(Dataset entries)
※

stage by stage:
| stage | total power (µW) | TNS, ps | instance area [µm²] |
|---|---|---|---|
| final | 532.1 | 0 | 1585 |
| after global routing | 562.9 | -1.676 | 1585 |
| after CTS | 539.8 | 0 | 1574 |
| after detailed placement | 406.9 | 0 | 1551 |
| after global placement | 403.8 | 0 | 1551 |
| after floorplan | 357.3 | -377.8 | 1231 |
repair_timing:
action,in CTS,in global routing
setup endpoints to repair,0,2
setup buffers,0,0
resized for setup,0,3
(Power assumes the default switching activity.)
### src/rtl/mem_access_initiator.sv
// Data-memory request initiator: arbitrates fetch/load/store clients onto edge-triggered
// memory request lines and returns captured (and extended) read results.
module mem_access_initiator #(
  parameter int unsigned PULSE_W      = 2,
  parameter int unsigned RD_LAT       = 1,
  parameter int unsigned STARVE_LIMIT = 4
) (
  input  logic        clock,
  input  logic        reset_n,
  input  logic        fetch_valid,
  input  logic [31:0] fetch_addr,
  output logic        fetch_ready,
  output logic        fetch_done,
  output logic [31:0] fetch_instr,
  input  logic        ld_valid,
  input  logic [31:0] ld_addr,
  input  logic [2:0]  ld_type,
  output logic        ld_ready,
  output logic        ld_done,
  output logic [31:0] ld_data,
  input  logic        st_valid,
  input  logic [31:0] st_addr,
  input  logic [31:0] st_data,
  input  logic [2:0]  st_type,
  output logic        st_ready,
  output logic        st_done,
  output logic        mem_inst_req,
  output logic [31:0] mem_inst_addr,
  input  logic [31:0] mem_instr,
  output logic        mem_load_req,
  output logic [31:0] mem_load_addr,
  input  logic [31:0] mem_load_data,
  output logic        mem_write_req,
  output logic [31:0] mem_write_addr,
  output logic [31:0] mem_write_data,
  output logic [2:0]  mem_write_type
);

  typedef enum logic [2:0] {StIdle, StSetup, StPulse, StWait, StDone} state_e;

  localparam logic [1:0] SelNone  = 2'd0;
  localparam logic [1:0] SelFetch = 2'd1;
  localparam logic [1:0] SelLoad  = 2'd2;
  localparam logic [1:0] SelStore = 2'd3;

  localparam logic [7:0] PulseLast = 8'(PULSE_W - 1);
  localparam logic [7:0] RdLast    = 8'(RD_LAT - 1);
  localparam logic [7:0] StarveMax = 8'(STARVE_LIMIT);

  state_e      state_q, state_d;
  logic [1:0]  sel_q, grant;
  logic [7:0]  cnt_q, starve_q;
  logic [2:0]  ld_type_q;
  logic [31:0] word_q, ld_ext;

  // A starved fetch overrides the normal store > load > fetch order.
  always_comb begin
    grant = SelNone;
    if (fetch_valid && starve_q == StarveMax) grant = SelFetch;
    else if (st_valid)                        grant = SelStore;
    else if (ld_valid)                        grant = SelLoad;
    else if (fetch_valid)                     grant = SelFetch;
  end

  always_ff @(posedge clock or negedge reset_n) begin
    if (!reset_n) state_q <= StIdle;
    else          state_q <= state_d;
  end

  always_comb begin
    state_d = state_q;
    unique case (state_q)
      StIdle:  if (grant != SelNone) state_d = StSetup;
      StSetup: state_d = StPulse;
      StPulse: if (cnt_q == PulseLast) state_d = StWait;
      StWait:  if (sel_q == SelStore || cnt_q == RdLast) state_d = StDone;
      StDone:  state_d = StIdle;
      default: state_d = StIdle;
    endcase
  end

  // Request lines decode straight from state so an async reset drops them at once.
  always_comb begin
    fetch_ready   = 1'b0;
    ld_ready      = 1'b0;
    st_ready      = 1'b0;
    mem_inst_req  = 1'b0;
    mem_load_req  = 1'b0;
    mem_write_req = 1'b0;
    if (reset_n && state_q == StIdle) begin
      fetch_ready = (grant == SelFetch);
      ld_ready    = (grant == SelLoad);
      st_ready    = (grant == SelStore);
    end
    if (state_q == StPulse) begin
      mem_inst_req  = (sel_q == SelFetch);
      mem_load_req  = (sel_q == SelLoad);
      mem_write_req = (sel_q == SelStore);
    end
  end

  always_comb begin
    case (ld_type_q)
      3'b000:  ld_ext = {{24{word_q[7]}}, word_q[7:0]};
      3'b001:  ld_ext = {{16{word_q[15]}}, word_q[15:0]};
      3'b100:  ld_ext = {24'd0, word_q[7:0]};
      3'b101:  ld_ext = {16'd0, word_q[15:0]};
      default: ld_ext = word_q;
    endcase
  end

  always_ff @(posedge clock or negedge reset_n) begin
    if (!reset_n) begin
      sel_q          <= SelNone;
      cnt_q          <= '0;
      starve_q       <= '0;
      ld_type_q      <= '0;
      word_q         <= '0;
      fetch_done     <= 1'b0;
      ld_done        <= 1'b0;
      st_done        <= 1'b0;
      fetch_instr    <= '0;
      ld_data        <= '0;
      mem_inst_addr  <= '0;
      mem_load_addr  <= '0;
      mem_write_addr <= '0;
      mem_write_data <= '0;
      mem_write_type <= '0;
    end else begin
      cnt_q      <= (state_d != state_q) ? 8'd0 : cnt_q + 8'd1;
      fetch_done <= (state_q == StDone) && (sel_q == SelFetch);
      ld_done    <= (state_q == StDone) && (sel_q == SelLoad);
      st_done    <= (state_q == StDone) && (sel_q == SelStore);
      if (state_q == StIdle && grant != SelNone) begin
        sel_q <= grant;
        case (grant)
          SelFetch: mem_inst_addr <= fetch_addr;
          SelLoad: begin
            mem_load_addr <= ld_addr;
            ld_type_q     <= ld_type;
          end
          SelStore: begin
            mem_write_addr <= st_addr;
            mem_write_data <= st_data;
            mem_write_type <= st_type;
          end
          default: ;
        endcase
        if (grant == SelFetch || !fetch_valid) starve_q <= 8'd0;
        else if (starve_q < StarveMax)         starve_q <= starve_q + 8'd1;
      end
      if (state_q == StWait && state_d == StDone && sel_q != SelStore) begin
        word_q <= (sel_q == SelFetch) ? mem_instr : mem_load_data;
      end
      if (state_q == StDone) begin
        if (sel_q == SelFetch) fetch_instr <= word_q;
        if (sel_q == SelLoad)  ld_data     <= ld_ext;
      end
    end
  end

endmodule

※

→ **REQUIRED ACTION**
Working from the records above, write out verbatim only the lines from the line containing "case (grant)" through the line containing "word_q <= (sel_q".

→ **ANSWER BOX**
        case (grant)
          SelFetch: mem_inst_addr <= fetch_addr;
          SelLoad: begin
            mem_load_addr <= ld_addr;
            ld_type_q     <= ld_type;
          end
          SelStore: begin
            mem_write_addr <= st_addr;
            mem_write_data <= st_data;
            mem_write_type <= st_type;
          end
          default: ;
        endcase
        if (grant == SelFetch || !fetch_valid) starve_q <= 8'd0;
        else if (starve_q < StarveMax)         starve_q <= starve_q + 8'd1;
      end
      if (state_q == StWait && state_d == StDone && sel_q != SelStore) begin
        word_q <= (sel_q == SelFetch) ? mem_instr : mem_load_data;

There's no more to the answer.